I have always known I was an artist. Ever since I could pick up a crayon I have been drawing. I have always seen the things around me in terms of their use in creating art; whether it was the rocks I picked up at the beach or the random bits of metal found while digging in the back yard.
There are things each of us just knows about ourselves, things we are drawn to with our heart. For me, being an artist is one of those things. Being an artist, to me, is about being creative. By that I mean, spending time creating. An artist is who you are: someone who creates.
For myself that has meant exploring many mediums and techniques before finding the mediums and techniques that I would hone and explore in greater depth. Before now, I have worked with clay and leather, made books by hand, practiced weaving and crochet, block printing, oil painting, watercolors, and pen and ink. I have done sewing and basket-weaving, gemstone carving, metalsmithing, and mixed media sculpture. Even my non-artistic interests are rooted in creating: gardening, cooking, and home improvements.
OK, step back a moment – I also had another interest while I was in high school – computers. I had learned computer skills and some programming before most people had a computer at home. Bought a modem and connected it to our PCjr. Found friends in the world of local bulletin board networks. Later, while minimally employed, got into computer graphics and bought an Amiga computer, which I used to teach myself 3D modeling and rendering.

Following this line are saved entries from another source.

--- src/rtl/core/srp_pkg.sv ---
// Shared types, sizes and codes of the shortest-request slot pool.
package srp_pkg;

	localparam int SLOTS       = 8;
	localparam int MAX_OPS     = 8;
	localparam int OP_WIDTH    = 16;
	localparam int QUEUE_DEPTH = 2;

	localparam int IN_W     = 16;
	localparam int OUT_OP_W = 16;
	localparam int SUM_W    = 19;
	localparam int IDX_W    = 3;
	localparam int OCNT_W   = 4;
	localparam int TDATA_W  = 48;

	localparam int SLOT_W  = (SLOTS > 1) ? $clog2(SLOTS) : 1;
	localparam int CNT_W   = $clog2(MAX_OPS + 1);
	localparam int ADDR_W  = (SLOTS * MAX_OPS > 1) ? $clog2(SLOTS * MAX_OPS) : 1;
	localparam int QPTR_W  = (QUEUE_DEPTH > 1) ? $clog2(QUEUE_DEPTH) : 1;
	localparam int QCNT_W  = $clog2(QUEUE_DEPTH + 1);
	localparam int EXT_W   = (OP_WIDTH > SUM_W) ? OP_WIDTH : SUM_W;

	typedef logic signed [OP_WIDTH-1:0] op_t;

	typedef enum logic {
		CMD_PRODUCE = 1'b0,
		CMD_CONSUME = 1'b1
	} cmd_kind_t;

	typedef struct packed {
		cmd_kind_t kind;
		logic      last;
		op_t       value;
	} cmd_t;

	typedef enum logic [1:0] {
		STATUS_OK   = 2'd0,
		STATUS_FULL = 2'd1,
		STATUS_NONE = 2'd2,
		STATUS_OVER = 2'd3
	} status_t;

	typedef enum logic [1:0] {
		SLOT_FREE    = 2'd0,
		SLOT_FILLING = 2'd1,
		SLOT_READY   = 2'd2
	} slot_state_t;

	typedef enum logic [1:0] {
		MODE_IDLE = 2'd0,
		MODE_FILL = 2'd1,
		MODE_DROP = 2'd2
	} fill_mode_t;

	typedef enum logic [1:0] {
		BK_IDLE   = 2'd0,
		BK_SEARCH = 2'd1,
		BK_PICK   = 2'd2,
		BK_EMIT   = 2'd3
	} back_state_t;

endpackage

--- src/rtl/core/shortest_request_slot_pool_core.sv ---
// Flow: a produce beat passes the command queue and then the pool engine, which registers
// its one result beat. A consume beat passes the queue, then the shortest-request scan over
// every slot, then the start of the operand read; its n result beats follow (a single beat
// from the pick step when nothing is ready). A new produce is taken every cycle while no
// consume is in progress and the output does not stall; consumes are bound by the scan and
// the single store read port. Reset is asynchronous.
module shortest_request_slot_pool_core
	import srp_pkg::*;
(
	input  logic               clk,
	input  logic               arst_n,
	// Input channel.
	input  logic               s_tvalid,
	output logic               s_tready,
	input  logic [IN_W-1:0]    s_tdata,   // [15:0] operand_value
	input  logic               s_tuser,   // [0] action: 0 produce, 1 consume
	input  logic               s_tlast,   // request_last
	// Result channel.
	output logic               m_tvalid,
	input  logic               m_tready,
	output logic [TDATA_W-1:0] m_tdata,   // [2:0] slot_index, [18:3] operand_out,
	                                      // [22:19] operand_count, [41:23] sum_out,
	                                      // [47:42] zero
	output logic [1:0]         m_tuser,   // [1:0] status
	output logic               m_tlast    // last_result
);

	// The front end classifies each beat and holds it in a short queue, so that the input
	// side can take beats while the engine scans or reads out, until the queue is full.
	// Reset frees every slot and empties the queue.
	logic cmd_valid;
	logic cmd_pop;
	cmd_t cmd;

	srp_front u_front (
		.clk       (clk),
		.arst_n    (arst_n),
		.s_tvalid  (s_tvalid),
		.s_tready  (s_tready),
		.s_tdata   (s_tdata),
		.s_tuser   (s_tuser),
		.s_tlast   (s_tlast),
		.cmd_valid (cmd_valid),
		.cmd_pop   (cmd_pop),
		.cmd       (cmd)
	);

	// The back end owns all slot state and the operand store. Its result
	// register decouples it from a stalled output side.
	srp_back u_back (
		.clk       (clk),
		.arst_n    (arst_n),
		.cmd_valid (cmd_valid),
		.cmd_pop   (cmd_pop),
		.cmd       (cmd),
		.m_tvalid  (m_tvalid),
		.m_tready  (m_tready),
		.m_tdata   (m_tdata),
		.m_tuser   (m_tuser),
		.m_tlast   (m_tlast)
	);

endmodule

--- src/rtl/core/srp_front.sv ---
// Input side: accepts beats, sorts them into produce and consume commands and queues them.
module srp_front
	import srp_pkg::*;
(
	input  logic            clk,
	input  logic            arst_n,
	input  logic            s_tvalid,
	output logic            s_tready,
	input  logic [IN_W-1:0] s_tdata,   // operand_value
	input  logic            s_tuser,   // action
	input  logic            s_tlast,   // request_last
	output logic            cmd_valid,
	input  logic            cmd_pop,
	output cmd_t            cmd
);

	cmd_t              queue_q [QUEUE_DEPTH];
	logic [QPTR_W-1:0] wr_ptr_q;
	logic [QPTR_W-1:0] rd_ptr_q;
	logic [QCNT_W-1:0] count_q;
	logic              push;
	logic              pop;
	cmd_t              incoming;

	assign s_tready  = (count_q != QCNT_W'(QUEUE_DEPTH));
	assign cmd_valid = (count_q != '0);
	assign cmd       = queue_q[rd_ptr_q];
	assign push      = s_tvalid && s_tready;
	assign pop       = cmd_pop && cmd_valid;

	// The operand is brought to the pool's storage width here, sign preserved.
	always_comb begin
		incoming.kind  = s_tuser ? CMD_CONSUME : CMD_PRODUCE;
		incoming.last  = s_tlast;
		incoming.value = OP_WIDTH'($signed(s_tdata));
	end

	always_ff @(posedge clk) begin
		if (push) begin
			queue_q[wr_ptr_q] <= incoming;
		end
	end

	always_ff @(posedge clk or negedge arst_n) begin
		if (!arst_n) begin
			wr_ptr_q <= '0;
			rd_ptr_q <= '0;
			count_q  <= '0;
		end else begin
			if (push) begin
				wr_ptr_q <= (wr_ptr_q == QPTR_W'(QUEUE_DEPTH - 1)) ? '0 : wr_ptr_q + 1'b1;
			end
			if (pop) begin
				rd_ptr_q <= (rd_ptr_q == QPTR_W'(QUEUE_DEPTH - 1)) ? '0 : rd_ptr_q + 1'b1;
			end
			if (push && !pop) begin
				count_q <= count_q + 1'b1;
			end else if (pop && !push) begin
				count_q <= count_q - 1'b1;
			end
		end
	end

endmodule

--- src/rtl/core/srp_back.sv ---
// Pool engine: slot bookkeeping, operand store, shortest-request search and result register.
module srp_back
	import srp_pkg::*;
(
	input  logic               clk,
	input  logic               arst_n,
	input  logic               cmd_valid,
	output logic               cmd_pop,
	input  cmd_t               cmd,
	output logic               m_tvalid,
	input  logic               m_tready,
	output logic [TDATA_W-1:0] m_tdata,
	output logic [1:0]         m_tuser,
	output logic               m_tlast
);

	// Operand store.
	op_t               mem [SLOTS * MAX_OPS];
	op_t               rdata_q;
	logic              wr_en;
	logic [ADDR_W-1:0] wr_addr;
	logic              rd_en;
	logic [ADDR_W-1:0] rd_addr;

	// Control state.
	back_state_t       state_q, state_d;
	fill_mode_t        mode_q, mode_d;
	logic [SLOT_W-1:0] fill_slot_q, fill_slot_d;
	logic [CNT_W-1:0]  fill_pos_q, fill_pos_d;
	slot_state_t       slot_state_q [SLOTS];
	slot_state_t       slot_state_d [SLOTS];
	logic [CNT_W-1:0]  slot_cnt_q [SLOTS];
	logic [CNT_W-1:0]  slot_cnt_d [SLOTS];
	logic [SLOT_W-1:0] scan_q, scan_d;
	logic              found_q, found_d;
	logic [CNT_W-1:0]  best_q, best_d;
	logic [SLOT_W-1:0] pick_q, pick_d;
	logic [CNT_W-1:0]  rd_pos_q, rd_pos_d;
	logic signed [SUM_W-1:0] acc_q, acc_d;

	// Result register.
	logic                       out_valid_q, out_valid_d;
	status_t                    out_status_q, out_status_d;
	logic [IDX_W-1:0]           out_slot_q, out_slot_d;
	logic signed [OUT_OP_W-1:0] out_op_q, out_op_d;
	logic [OCNT_W-1:0]          out_cnt_q, out_cnt_d;
	logic signed [SUM_W-1:0]    out_sum_q, out_sum_d;
	logic                       out_last_q, out_last_d;

	logic                    out_free;
	logic                    any_free;
	logic [SLOT_W-1:0]       free_idx;
	logic                    new_req;
	logic [SLOT_W-1:0]       eff_slot;
	logic [CNT_W-1:0]        eff_pos;
	logic [CNT_W-1:0]        pick_cnt;
	logic signed [EXT_W-1:0] rd_ext;
	logic signed [SUM_W-1:0] sum_next;

	assign out_free = !out_valid_q || m_tready;

	assign m_tvalid = out_valid_q;
	assign m_tuser  = out_status_q;
	assign m_tlast  = out_last_q;
	assign m_tdata  = {(TDATA_W - SUM_W - OCNT_W - OUT_OP_W - IDX_W)'(0),
		out_sum_q, out_cnt_q, out_op_q, out_slot_q};

	// Lowest free slot.
	always_comb begin
		any_free = 1'b0;
		free_idx = '0;
		for (int i = SLOTS - 1; i >= 0; i--) begin
			if (slot_state_q[i] == SLOT_FREE) begin
				any_free = 1'b1;
				free_idx = SLOT_W'(i);
			end
		end
	end

	assign new_req  = (mode_q != MODE_FILL);
	assign eff_slot = new_req ? free_idx : fill_slot_q;
	assign eff_pos  = new_req ? '0 : fill_pos_q;
	assign pick_cnt = slot_cnt_q[pick_q];
	assign rd_ext   = EXT_W'(rdata_q);
	assign sum_next = acc_q + rd_ext[SUM_W-1:0];

	always_comb begin
		state_d      = state_q;
		mode_d       = mode_q;
		fill_slot_d  = fill_slot_q;
		fill_pos_d   = fill_pos_q;
		slot_state_d = slot_state_q;
		slot_cnt_d   = slot_cnt_q;
		scan_d       = scan_q;
		found_d      = found_q;
		best_d       = best_q;
		pick_d       = pick_q;
		rd_pos_d     = rd_pos_q;
		acc_d        = acc_q;
		out_valid_d  = out_valid_q && !m_tready;
		out_status_d = out_status_q;
		out_slot_d   = out_slot_q;
		out_op_d     = out_op_q;
		out_cnt_d    = out_cnt_q;
		out_sum_d    = out_sum_q;
		out_last_d   = out_last_q;
		cmd_pop      = 1'b0;
		wr_en        = 1'b0;
		wr_addr      = ADDR_W'(eff_slot) * ADDR_W'(MAX_OPS) + ADDR_W'(eff_pos);
		rd_en        = 1'b0;
		rd_addr      = ADDR_W'(pick_q) * ADDR_W'(MAX_OPS) + ADDR_W'(rd_pos_q);

		unique case (state_q)
			BK_IDLE: begin
				if (cmd_valid && cmd.kind == CMD_CONSUME) begin
					cmd_pop  = 1'b1;
					scan_d   = '0;
					found_d  = 1'b0;
					best_d   = '0;
					pick_d   = '0;
					state_d  = BK_SEARCH;
				end else if (cmd_valid && out_free) begin
					cmd_pop      = 1'b1;
					out_valid_d  = 1'b1;
					out_op_d     = '0;
					out_sum_d    = '0;
					out_last_d   = 1'b1;
					if (mode_q == MODE_DROP || (new_req && !any_free)) begin
						out_status_d = STATUS_FULL;
						out_slot_d   = '0;
						out_cnt_d    = '0;
						mode_d       = cmd.last ? MODE_IDLE : MODE_DROP;
					end else begin
						out_slot_d = IDX_W'(eff_slot);
						fill_slot_d = eff_slot;
						if (eff_pos < CNT_W'(MAX_OPS)) begin
							wr_en                  = 1'b1;
							fill_pos_d             = eff_pos + 1'b1;
							slot_cnt_d[eff_slot]   = eff_pos + 1'b1;
							out_status_d           = STATUS_OK;
							out_cnt_d              = OCNT_W'(eff_pos + 1'b1);
						end else begin
							fill_pos_d   = eff_pos;
							out_status_d = STATUS_OVER;
							out_cnt_d    = OCNT_W'(eff_pos);
						end
						if (cmd.last) begin
							slot_state_d[eff_slot] = SLOT_READY;
							mode_d                 = MODE_IDLE;
							fill_pos_d             = '0;
						end else begin
							slot_state_d[eff_slot] = SLOT_FILLING;
							mode_d                 = MODE_FILL;
						end
					end
				end
			end
			BK_SEARCH: begin
				if (slot_state_q[scan_q] == SLOT_READY &&
					(!found_q || slot_cnt_q[scan_q] < best_q)) begin
					found_d = 1'b1;
					best_d  = slot_cnt_q[scan_q];
					pick_d  = scan_q;
				end
				if (scan_q == SLOT_W'(SLOTS - 1)) begin
					state_d = BK_PICK;
				end else begin
					scan_d = scan_q + 1'b1;
				end
			end
			BK_PICK: begin
				if (!found_q || pick_cnt == '0) begin
					if (out_free) begin
						out_valid_d  = 1'b1;
						out_status_d = found_q ? STATUS_OK : STATUS_NONE;
						out_slot_d   = found_q ? IDX_W'(pick_q) : '0;
						out_op_d     = '0;
						out_cnt_d    = '0;
						out_sum_d    = '0;
						out_last_d   = 1'b1;
						if (found_q) begin
							slot_state_d[pick_q] = SLOT_FREE;
						end
						state_d = BK_IDLE;
					end
				end else begin
					// Start the read of the first operand; data is registered.
					rd_en    = 1'b1;
					rd_addr  = ADDR_W'(pick_q) * ADDR_W'(MAX_OPS);
					rd_pos_d = '0;
					acc_d    = '0;
					state_d  = BK_EMIT;
				end
			end
			BK_EMIT: begin
				if (out_free) begin
					out_valid_d  = 1'b1;
					out_status_d = STATUS_OK;
					out_slot_d   = IDX_W'(pick_q);
					out_op_d     = rd_ext[OUT_OP_W-1:0];
					out_cnt_d    = OCNT_W'(pick_cnt);
					acc_d        = sum_next;
					if ((rd_pos_q + 1'b1) == pick_cnt) begin
						out_sum_d            = sum_next;
						out_last_d           = 1'b1;
						slot_state_d[pick_q] = SLOT_FREE;
						slot_cnt_d[pick_q]   = '0;
						state_d              = BK_IDLE;
					end else begin
						out_sum_d  = '0;
						out_last_d = 1'b0;
						rd_en      = 1'b1;
						rd_addr    = ADDR_W'(pick_q) * ADDR_W'(MAX_OPS)
							+ ADDR_W'(rd_pos_q + 1'b1);
						rd_pos_d   = rd_pos_q + 1'b1;
					end
				end
			end
			default: begin
				state_d = BK_IDLE;
			end
		endcase
	end

	always_ff @(posedge clk) begin
		if (wr_en) begin
			mem[wr_addr] <= cmd.value;
		end
		if (rd_en) begin
			rdata_q <= mem[rd_addr];
		end
	end

	always_ff @(posedge clk or negedge arst_n) begin
		if (!arst_n) begin
			state_q     <= BK_IDLE;
			mode_q      <= MODE_IDLE;
			fill_slot_q <= '0;
			fill_pos_q  <= '0;
			for (int i = 0; i < SLOTS; i++) begin
				slot_state_q[i] <= SLOT_FREE;
				slot_cnt_q[i]   <= '0;
			end
			scan_q      <= '0;
			found_q     <= 1'b0;
			best_q      <= '0;
			pick_q      <= '0;
			rd_pos_q    <= '0;
			acc_q       <= '0;
			out_valid_q <= 1'b0;
		end else begin
			state_q      <= state_d;
			mode_q       <= mode_d;
			fill_slot_q  <= fill_slot_d;
			fill_pos_q   <= fill_pos_d;
			slot_state_q <= slot_state_d;
			slot_cnt_q   <= slot_cnt_d;
			scan_q       <= scan_d;
			found_q      <= found_d;
			best_q       <= best_d;
			pick_q       <= pick_d;
			rd_pos_q     <= rd_pos_d;
			acc_q        <= acc_d;
			out_valid_q  <= out_valid_d;
		end
	end

	always_ff @(posedge clk) begin
		out_status_q <= out_status_d;
		out_slot_q   <= out_slot_d;
		out_op_q     <= out_op_d;
		out_cnt_q    <= out_cnt_d;
		out_sum_q    <= out_sum_d;
		out_last_q   <= out_last_d;
	end

endmodule
--- config.mk ---
export PLATFORM = sky130hd
export DESIGN_NAME = shortest_request_slot_pool_core
export DESIGN_NICKNAME = d
export VERILOG_FILES = /design/src/rtl/core/srp_pkg.sv /design/src/rtl/core/shortest_request_slot_pool_core.sv /design/src/rtl/core/srp_front.sv /design/src/rtl/core/srp_back.sv
export SDC_FILE = /design/constraint.sdc
export NUM_CORES = 2
export LEC_CHECK = 0
export ABC_AREA = 1
export BUFFER_PORTS_ARGS = -buffer_cell sky130_fd_sc_hd__buf_2
export CORE_ASPECT_RATIO = 1.75
export CORE_MARGIN = 2
export CORE_UTILIZATION = 39
export DETAILED_ROUTE_END_ITERATION = 10
export PLACE_DENSITY = 0.6
export SLEW_MARGIN = 40
export SYNTH_ARGS = -nofsm -noshare
export SYNTH_HDL_FRONTEND = slang
export SYNTH_SLANG_ARGS = --single-unit
--- constraint.sdc ---
create_clock -name clk -period 4.1 [get_ports clk]
set_input_delay 0.615 -clock clk [delete_from_list [all_inputs] [get_ports clk]]
set_output_delay 0.615 -clock clk [all_outputs]
set_load 0.01 [all_outputs]
# Word level (Yosys, flattened, before mapping)

Memory sizes are Yosys's and may differ from the RTL's. A register that Yosys moved wholly into a read port is not among the register bits.
Index checks and enable logic that the tools add are counted.

Logic and storage cells: 300
Memories kept: 2
Bits in writable memories: 1060
Output and inout port bits: 53
Register bits: 143
Input port bits: 22

Bitwise logic cells: 15
Equal/unequal tests: 25
$add $sub $neg: 12
Multiplexer cells: 156
Reductions and logical operators: 47
$lt $le $gt $ge: 7

Memory list:

| name            | depth | bits a word | read ports | clocked after memory_dff | wr ports | RTL line        | RTL |
|---|---|---|---|---|---|---|---|
| u_back.mem      | 64    | 16          | 1          | 1                        | 1        | srp_back.sv:18  | `op_t mem [SLOTS * MAX_OPS];` |
| u_front.queue_q | 2     | 18          | 1          | 0                        | 1        | srp_front.sv:17 | `cmd_t queue_q [QUEUE_DEPTH];` |

Operators with widths:

| cell                                          | count |
|---|---|
| 2-to-1 mux 16 bit                             | 14 |
| 2-to-1 mux 32 bit                             | 6 |
| 2-to-1 mux 19 bit                             | 8 |
| one-hot mux 16 bit (3 select lines)           | 2 |
| 2-to-1 mux 4 bit                              | 20 |
| one-hot mux 32 bit (2 select lines)           | 1 |
| 2-to-1 mux 3 bit                              | 19 |
| one-hot mux 19 bit (3 select lines)           | 1 |
| 2-to-1 mux 2 bit                              | 21 |
| 2-to-1 mux 1 bit                              | 39 |
| one-hot mux 19 bit (2 select lines)           | 1 |
| bitwise AND 32 bit                            | 1 |
| bitwise mux 32 bit                            | 1 |
| NOT 32 bit                                    | 1 |
| binary-select mux 4 bit (select 3 bit)        | 2 |
| demux 4 bit (select 3 bit)                    | 2 |
| != test 2 x 1 -> 1 bit, second input constant | 11 |
| adder 19 bit                                  | 1 |
| logical NOT 2 bit                             | 9 |
| 2-to-1 mux 6 bit                              | 3 |
| bitwise AND 16 bit                            | 1 |
| bitwise AND 8 bit                             | 2 |
| NOT 16 bit                                    | 1 |
| NOT 8 bit                                     | 2 |
| 44 further kinds                              | 93 |

# Logic depth before layout (Yosys ltp)

Depth after elaboration: 22
Depth in mapped cells: 24
Gate-level depth less buffers: 20

# By module

A second synthesis with hierarchy kept.

Cell total of the unflattened synthesis: 5380
Area, all modules: 55360.6 µm²

By module, submodules not included:

| module    | area an instance (µm²) | sequential area each (µm²) | cells an instance | times used |
|---|---|---|---|---|
| srp_back  | 53794.1                | 34933.5                    | 5258              | 1 |
| srp_front | 1566.5                 | 1181.1                     | 122               | 1 |

# Least setup slack after synthesis

OpenSTA, ideal clock, no wires.

Path type: input to register
Start point: input m_tready
End point: memory u_back.mem[12][0] (netlist name), enable pin
Required time: 3712 ps
Stages on the path: 10
Slack: 797 ps
Buffers on the path: 0
Library setup time: 388 ps
Data arrival time: 2914 ps
Path through: nor2_1 > nor2_1 > inv_1 > nor2_1 > inv_1 > nor2_1 > inv_1 > nor3_1 > nand4_1 > nor2_1

Word-level cells in the longest chain between the ends: 7

Ends and longest elaborated chain:

| element                                | RTL line                              | RTL |
|---|---|---|
| start, declared                        | shortest_request_slot_pool_core.sv:20 | `input logic m_tready,` |
| logical OR 1 bit                       | srp_back.sv:60                        | `assign out_free = !out_valid_q \|\| m_tready;` |
| logical AND 1 bit                      | srp_back.sv:122                       | `end else if (cmd_valid && out_free) begin` |
| 2-to-1 mux 1 bit                       | srp_back.sv:122                       |  |
| 2-to-1 mux 1 bit                       | srp_back.sv:115                       | `if (cmd_valid && cmd.kind == CMD_CONSUME) begin` |
| 2-to-1 mux 1 bit                       | srp_back.sv:113                       | `unique case (state_q)` |
| 2-to-1 mux 1 bit                       | srp_back.sv:226                       | `if (wr_en) begin` |
| 2-to-1 mux 1 bit (implied by the code) | srp_back.sv:227                       | `mem[wr_addr] <= cmd.value;` |
| end, declared                          | srp_back.sv:18                        |  |

No other way between the ends.

# Worst setup path in the final report

Start point: register u_back.pick_q[0]
End point: register u_back.rdata_q[0], read port of u_back.mem, data pin

Word-level cells in the longest chain between the ends: 8
Elaborated cells between the ends (all ways): 17
Those cells by class: add/sub: 2; eq/ne: 1; mux: 11; bitwise: 1; reduce/logical: 2

Ends and longest elaborated chain:

| element                                                                                         | RTL line                         | RTL |
|---|---|---|
| start, declared                                                                                 | srp_back.sv:37                   | `logic [SLOT_W-1:0] pick_q, pick_d;` |
| start signal, assigned                                                                          | srp_back.sv:261                  | `pick_q <= pick_d;` |
| NOT 3 -> 4 bit (implied by the code)                                                            | srp_back.sv:83                   | `assign pick_cnt = slot_cnt_q[pick_q];` |
| binary-select mux 4 bit (select 3 bit)                                                          | srp_back.sv:83                   |  |
| 2-to-1 mux 4 bit (implied by the code) (2 in series)                                            | srp_back.sv:83                   |  |
| equality test 4 bit / logical NOT 4 bit (equally long branches)                                 | srp_back.sv:203, srp_back.sv:172 |  |
| 2-to-1 mux 6 bit (tied with other cells)                                                        | srp_back.sv:203                  | `if ((rd_pos_q + 1'b1) == pick_cnt) begin` |
| 2-to-1 mux 6 bit (tied with other cells)                                                        | srp_back.sv:196                  | `if (out_free) begin` |
| one-hot mux 6 bit (2 select lines) / one-hot mux 1 bit (2 select lines) (equally long branches) | srp_back.sv:113                  |  |
| end, declared                                                                                   | srp_back.sv:19                   | `op_t rdata_q;` |

Several ways; a longest one is shown, not always the timed one. The select of a mux whose other input is x is not followed.
A chain may end at the register's enable or synchronous reset.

When I decided to make a serious attempt at university (after having failed quite miserably right after high school), I knew that I wanted to pursue an arts career. Having grown up making art, I couldn’t see any other option as personally rewarding. But I had also grown up with a mother who was an artist, and who never made a living as an artist, and learned subconsciously that there was no such thing as a career as a fine artist, unless you came from a wealthy family.
So, with my existing computer knowledge and plans to earn a practical living, I studied art and focused on graphic design and computer graphics – at a time when computer programs for graphic design were still new, and businesses had the idea that they didn’t need a graphic designer, all they needed was a computer program.
I learned HTML while the internet was in its infancy and had built a few personal websites before 1996. I remember being asked to build an online store that year, and as I watched the pages for products they wanted on their website spewing out of the fax machine, I realized this was a bit bigger project than I’d hoped for – in 1996, there were no content management systems, and websites were all made from scratch – including any updates or changes.
A couple years later, I graduated and started working. Managed to make an OK living as a graphic designer. And I kept doing some art: drawing and painting, mostly. Had a small stint where I was laid off from a job and tried making a living as a freelance illustrator for a few months. I kept thinking about how I wished I could have majored in Metalsmithing.
I’d taken some metalsmithing/jewelry making classes at the community college in the early 90’s and really enjoyed it. Took the basic classes and then a term of independent study. I was also able to take some metalsmithing while I was in my last year at the U of O.
My boyfriend bought me a torch. That was the start of my metal studio. I still have it – it’s a great torch. A Smith air-acetylene that runs off a “B” tank. That was, I think, about 2002? Since then I’ve continued to make and sell metalwork and jewelry. At least up until the last couple years. I loved doing it and as much as I wanted to, I couldn’t make the transition to full time metal artist.
Then I had a rough year in 2016. I was starting to have a lot of joint pain, especially at night. I was tired a lot. I was having migraines. Strange autoimmune rashes. Life felt pretty unpredictable and I stopped selling my work; I needed to take time out.
Since that year, I’ve been able to get some of my health issues under control. I was diagnosed with hypothyroidism around 2005 and was never really given much information at the time, other than I needed to start taking thyroid hormone replacement daily. I think some of my recent health issues may have been related to my thyroid disorder, but I think as well that I am prone to autoimmune issues. My joint pain is likely a rheumatoid-type arthritis; my migranes are likely due to hormonal fluctuations. Since taking daily anti-inflammatory drugs and keeping triptans on hand for migranes, I’ve been able to take control of my life a little.
This year, the year of Covid-19, has been a year of thinking and reflection. One thing that has shifted for me is how I see myself as an artist. To be able to work across disciplines and mediums and translate my ideas in many forms; to be an artist who uses mediums as language and is able to share ideas through all forms. To recognize and pull together all my skills, as an illustrator, designer, metalsmith and digital artist, so that they intertwine, and reflect who I am, as an artist.